Strengthening and fracture of deformation-processed dual fcc-phase CoCrFeCuNi and CoCrFeCu1.71Ni high entropy alloys

Abstract In this study, the microstructural evolution and strengthening mechanism of deformation-processed CoCrFeCuNi and CoCrFeCu1.71Ni were studied. Segregation and phase separation into dual fcc phases was found to be thermodynamically stable even after homogenizing annealing at 1273K. Dual fcc phase structure with elongated Cu-rich filaments developed by deformation processing and elongated dual-phase structure was found to remain stable even during annealing at1173 K. The high temperature stability of Cu-rich filaments is attributed to the low internal strain energy of filaments due to continuous recrystallization during deformation processing. One interesting consequence of stability of Cu-rich filaments is that the phase boundaries act as barriers to grain growth and the grain of Cr–Fe–Co–Ni matrix and Cu-rich filaments are controlled by the distribution and thickness of Cu-rich phase. The yield strengths of CoCrFeCuNi (506 MPa) and CoCrFeCu1.71Ni (477Mpa) were observed to be greater than that of the original Cantor alloy (220 MPa) with minor reduction of elongation less than 3–7%. Phase boundaries in CoCrFeCuNi or CoCrFeCu1.71Ni HEAs act as effective barriers to grain growth during annealing and to dislocation transmission during deformation.

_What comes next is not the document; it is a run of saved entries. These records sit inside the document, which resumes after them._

$ cat src/rtl/hs_sat_counter.sv
// Saturating counter with load, clear and increment; load has priority, then clear.
module hs_sat_counter
  import hs_dbg_pkg::*;
#(
  parameter int unsigned W = 8
) (
  input  logic         clk,
  input  logic         rst_n,
  input  logic         clr,
  input  logic         load,
  input  logic [W-1:0] load_val,
  input  logic         inc,
  output logic [W-1:0] count
);

  // Counter register with synchronous active-low reset.
  always_ff @(posedge clk) begin
    if (!rst_n) begin
      count <= '0;
    end else if (load) begin
      count <= load_val;
    end else if (clr) begin
      count <= '0;
    end else if (inc) begin
      count <= W'(sat_inc(32'(count), W));
    end
  end

endmodule
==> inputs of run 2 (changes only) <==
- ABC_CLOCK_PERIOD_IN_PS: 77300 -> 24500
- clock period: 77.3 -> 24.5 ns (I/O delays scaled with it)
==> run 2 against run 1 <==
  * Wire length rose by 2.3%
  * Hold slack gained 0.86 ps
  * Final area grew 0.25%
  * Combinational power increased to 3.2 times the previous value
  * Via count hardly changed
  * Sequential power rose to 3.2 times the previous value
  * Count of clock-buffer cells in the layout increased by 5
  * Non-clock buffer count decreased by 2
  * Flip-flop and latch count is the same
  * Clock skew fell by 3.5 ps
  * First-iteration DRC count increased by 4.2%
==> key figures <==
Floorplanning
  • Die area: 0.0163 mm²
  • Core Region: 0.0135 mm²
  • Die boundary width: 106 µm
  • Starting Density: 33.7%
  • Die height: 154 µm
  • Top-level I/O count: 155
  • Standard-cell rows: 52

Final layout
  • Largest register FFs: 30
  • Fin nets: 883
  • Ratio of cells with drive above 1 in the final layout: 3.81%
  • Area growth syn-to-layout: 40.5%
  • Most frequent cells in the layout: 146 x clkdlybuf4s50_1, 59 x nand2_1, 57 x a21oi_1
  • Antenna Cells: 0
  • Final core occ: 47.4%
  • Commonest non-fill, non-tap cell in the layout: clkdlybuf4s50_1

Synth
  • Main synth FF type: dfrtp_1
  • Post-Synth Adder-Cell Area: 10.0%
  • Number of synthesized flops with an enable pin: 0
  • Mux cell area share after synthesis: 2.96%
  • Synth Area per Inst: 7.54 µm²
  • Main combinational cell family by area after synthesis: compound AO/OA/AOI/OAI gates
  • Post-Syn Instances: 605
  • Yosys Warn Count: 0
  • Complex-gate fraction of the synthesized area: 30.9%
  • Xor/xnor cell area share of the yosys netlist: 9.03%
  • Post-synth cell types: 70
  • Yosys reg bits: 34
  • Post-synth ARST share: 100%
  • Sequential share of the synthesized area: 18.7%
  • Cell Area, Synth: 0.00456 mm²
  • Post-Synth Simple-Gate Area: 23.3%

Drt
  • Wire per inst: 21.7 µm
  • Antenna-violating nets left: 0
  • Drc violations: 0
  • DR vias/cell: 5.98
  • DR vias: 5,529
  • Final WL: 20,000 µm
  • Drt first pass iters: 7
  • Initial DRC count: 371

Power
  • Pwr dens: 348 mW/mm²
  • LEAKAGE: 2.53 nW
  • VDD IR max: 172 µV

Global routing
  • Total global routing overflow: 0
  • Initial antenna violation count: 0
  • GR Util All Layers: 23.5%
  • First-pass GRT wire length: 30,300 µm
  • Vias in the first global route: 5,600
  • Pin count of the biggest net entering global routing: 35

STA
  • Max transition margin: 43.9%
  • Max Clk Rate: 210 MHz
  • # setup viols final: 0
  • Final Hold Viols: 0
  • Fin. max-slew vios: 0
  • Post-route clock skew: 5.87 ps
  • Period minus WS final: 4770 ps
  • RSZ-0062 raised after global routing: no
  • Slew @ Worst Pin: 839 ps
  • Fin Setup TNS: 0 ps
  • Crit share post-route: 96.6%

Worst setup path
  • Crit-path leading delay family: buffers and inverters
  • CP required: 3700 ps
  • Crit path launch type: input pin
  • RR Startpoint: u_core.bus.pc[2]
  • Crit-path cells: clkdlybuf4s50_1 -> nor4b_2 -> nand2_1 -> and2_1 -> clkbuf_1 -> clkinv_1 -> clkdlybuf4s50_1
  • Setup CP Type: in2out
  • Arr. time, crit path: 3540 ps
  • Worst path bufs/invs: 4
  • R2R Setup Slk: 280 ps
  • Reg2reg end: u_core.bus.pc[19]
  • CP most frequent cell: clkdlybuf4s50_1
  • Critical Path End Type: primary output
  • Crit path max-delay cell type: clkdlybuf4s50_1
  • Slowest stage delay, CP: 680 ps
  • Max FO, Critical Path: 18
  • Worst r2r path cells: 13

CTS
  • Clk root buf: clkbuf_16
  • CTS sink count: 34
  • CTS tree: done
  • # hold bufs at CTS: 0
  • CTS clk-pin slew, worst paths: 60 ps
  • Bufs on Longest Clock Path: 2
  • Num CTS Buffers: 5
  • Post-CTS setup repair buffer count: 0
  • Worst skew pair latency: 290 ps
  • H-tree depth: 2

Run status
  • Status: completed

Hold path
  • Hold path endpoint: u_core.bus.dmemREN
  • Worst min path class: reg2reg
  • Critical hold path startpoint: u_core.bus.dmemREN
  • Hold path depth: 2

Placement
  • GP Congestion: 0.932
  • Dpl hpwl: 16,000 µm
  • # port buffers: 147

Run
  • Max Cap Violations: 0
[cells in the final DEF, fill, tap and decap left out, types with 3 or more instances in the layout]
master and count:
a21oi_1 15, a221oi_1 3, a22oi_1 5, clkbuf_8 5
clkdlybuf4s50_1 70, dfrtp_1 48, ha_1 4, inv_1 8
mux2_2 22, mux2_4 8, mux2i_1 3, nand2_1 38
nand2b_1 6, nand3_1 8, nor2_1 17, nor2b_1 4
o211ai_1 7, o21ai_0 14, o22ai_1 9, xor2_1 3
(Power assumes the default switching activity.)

The strengthening with excellent ductility in HEAs of this study is attributed to the grain size refinement and the development of the enhanced back stress by the phase boundaries between Cu-rich filaments and Cu-lean matrix with higher modulus and strength. The lower strength of annealed CoCrFeCu1.71Ni than that of CoCrFeCuNi can be attributed to the presence of higher fraction of soft Cu-rich filaments.